What are the disadvantages of a limited liability partnership?
John Thompson
Published Apr 12, 2026
Disadvantages of a Limited Liability Partnership
- Extensive legal documentation required.
- Termination of partnership due to withdrawal of one or more partners.
- Business entity limited to certain professions.
What is the difference between a limited partnership and a trust?
A trust is a vehicle set up to hold property for the benefit of the trust’s beneficiaries. An FLP, however, is a business from which family members profit according to their proportion of general partnership shares and limited partnership shares.
Can a trust be a general partner in a limited partnership?
The General Partner will represent the LP in dealings with third parties. Natural persons, corporate entities and Trustees of Trusts may serve as General Partner.
Do limited liability partnerships need to be registered?
A limited liability partnership consists of partners in one or more eligible professions, such as accounting or law. Limited partnerships or limited liability partnerships based in other provinces must also register in Alberta when they do business here.

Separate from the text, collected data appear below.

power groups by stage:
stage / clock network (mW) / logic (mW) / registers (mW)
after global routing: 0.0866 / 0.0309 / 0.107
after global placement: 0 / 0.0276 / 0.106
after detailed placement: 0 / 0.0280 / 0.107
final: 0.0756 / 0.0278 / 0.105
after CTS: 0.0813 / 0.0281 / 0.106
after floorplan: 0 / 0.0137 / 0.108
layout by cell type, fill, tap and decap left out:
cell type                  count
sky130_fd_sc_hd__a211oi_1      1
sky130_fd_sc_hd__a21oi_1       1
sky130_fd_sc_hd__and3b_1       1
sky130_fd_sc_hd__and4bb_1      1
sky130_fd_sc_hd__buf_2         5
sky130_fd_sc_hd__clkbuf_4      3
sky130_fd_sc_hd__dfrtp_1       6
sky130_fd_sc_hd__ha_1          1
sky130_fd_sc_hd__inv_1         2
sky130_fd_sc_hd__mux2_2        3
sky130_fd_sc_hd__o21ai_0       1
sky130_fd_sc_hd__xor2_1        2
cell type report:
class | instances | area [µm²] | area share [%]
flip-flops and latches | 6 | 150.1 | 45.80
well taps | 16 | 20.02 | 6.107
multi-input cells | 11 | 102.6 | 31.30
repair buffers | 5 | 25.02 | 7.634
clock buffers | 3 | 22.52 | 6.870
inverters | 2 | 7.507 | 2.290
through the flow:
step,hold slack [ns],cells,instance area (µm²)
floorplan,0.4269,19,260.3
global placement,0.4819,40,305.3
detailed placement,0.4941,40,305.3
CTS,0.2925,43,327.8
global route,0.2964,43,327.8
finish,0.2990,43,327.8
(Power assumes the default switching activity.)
File: config.mk
export PLATFORM = sky130hd
export DESIGN_NAME = rmode_clken_gen
export DESIGN_NICKNAME = d
export VERILOG_FILES = /design/src/rtl/rmcg_pkg.sv /design/src/rtl/rmcg_ratio_sel.sv /design/src/rtl/rmcg_div.sv /design/src/rtl/rmode_clken_gen.sv
export SDC_FILE = /design/constraint.sdc
export NUM_CORES = 1
export LEC_CHECK = 0
export BUFFER_PORTS_ARGS = -buffer_cell sky130_fd_sc_hd__buf_4
export CORE_ASPECT_RATIO = 0.75
export CORE_MARGIN = 1
export CORE_UTILIZATION = 50
export CTS_CLUSTER_DIAMETER = 60
export DETAILED_ROUTE_END_ITERATION = 8
export GPL_ROUTABILITY_DRIVEN = 0
export GPL_TIMING_DRIVEN = 0
export MAX_ROUTING_LAYER = met4
export PLACE_DENSITY = 0.77
export SETUP_SLACK_MARGIN = 0.4
export SYNTH_ARGS = -nofsm -noshare
export SYNTH_HDL_FRONTEND = slang
export SYNTH_HIERARCHICAL = 1
export SYNTH_SLANG_ARGS = --single-unit
File: constraint.sdc
create_clock -name clk -period 1.8 [get_ports clk]
set_input_delay 0.18 -clock clk [delete_from_list [all_inputs] [get_ports clk]]
set_output_delay 0.18 -clock clk [all_outputs]
set_load 0.02 [all_outputs]
<file path="config.mk">
export PLATFORM = sky130hd
export DESIGN_NAME = dram_dq_ctrl
export DESIGN_NICKNAME = d
export VERILOG_FILES = /design/src/rtl/dram_dq_pkg.sv /design/src/rtl/dram_strobe_sampler.sv /design/src/rtl/dram_cycle_fsm.sv /design/src/rtl/dram_dq_latch.sv /design/src/rtl/dram_dq_ctrl.sv
export SDC_FILE = /design/constraint.sdc
export NUM_CORES = 1
export LEC_CHECK = 0
export ABC_AREA = 1
export BUFFER_PORTS_ARGS = -buffer_cell sky130_fd_sc_hd__buf_2
export CAP_MARGIN = 20
export CORE_MARGIN = 1
export CORE_UTILIZATION = 30
export DETAILED_ROUTE_END_ITERATION = 16
export MAX_ROUTING_LAYER = met4
export PLACE_DENSITY = 0.51
export REMOVE_ABC_BUFFERS = 1
export SETUP_SLACK_MARGIN = 0.02
export SYNTH_ARGS = -nofsm -noshare
export SYNTH_HDL_FRONTEND = slang
export SYNTH_SLANG_ARGS = --single-unit
</file>
<file path="constraint.sdc">
create_clock -name clk -period 1.8 [get_ports clk]
set_input_delay 0.36 -clock clk [delete_from_list [all_inputs] [get_ports clk]]
set_output_delay 0.36 -clock clk [all_outputs]
set_load 0.005 [all_outputs]
</file>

How do you form a limited liability partnership?
How to Form a Limited Liability Partnership
- Make sure you’re eligible.
- Pick a name for your LLP.
- Designate a registered agent.
- Apply for business licenses.
- File a certificate of limited liability partnership.
- Draw up a partnership agreement.
- Check whether you need to purchase specific insurance plans.
How is a limited liability partnership taxed?
Each partner files their share of LLP profits and losses on their individual federal tax returns. As independent professionals, LLP partners normally pay self-employment taxes. For tax purposes, an LLP is often not taxed as a separate business entity under federal tax laws.
Are trustee personally liable for debts of a trust?
Trustee liability Trustees must understand that they can be held personally liable for poor decisions made in relation to the trust, whether made directly by them or by another trustee. The trustee will be personally liable to account to the trust for loss that occurs as a result of their breach of trust.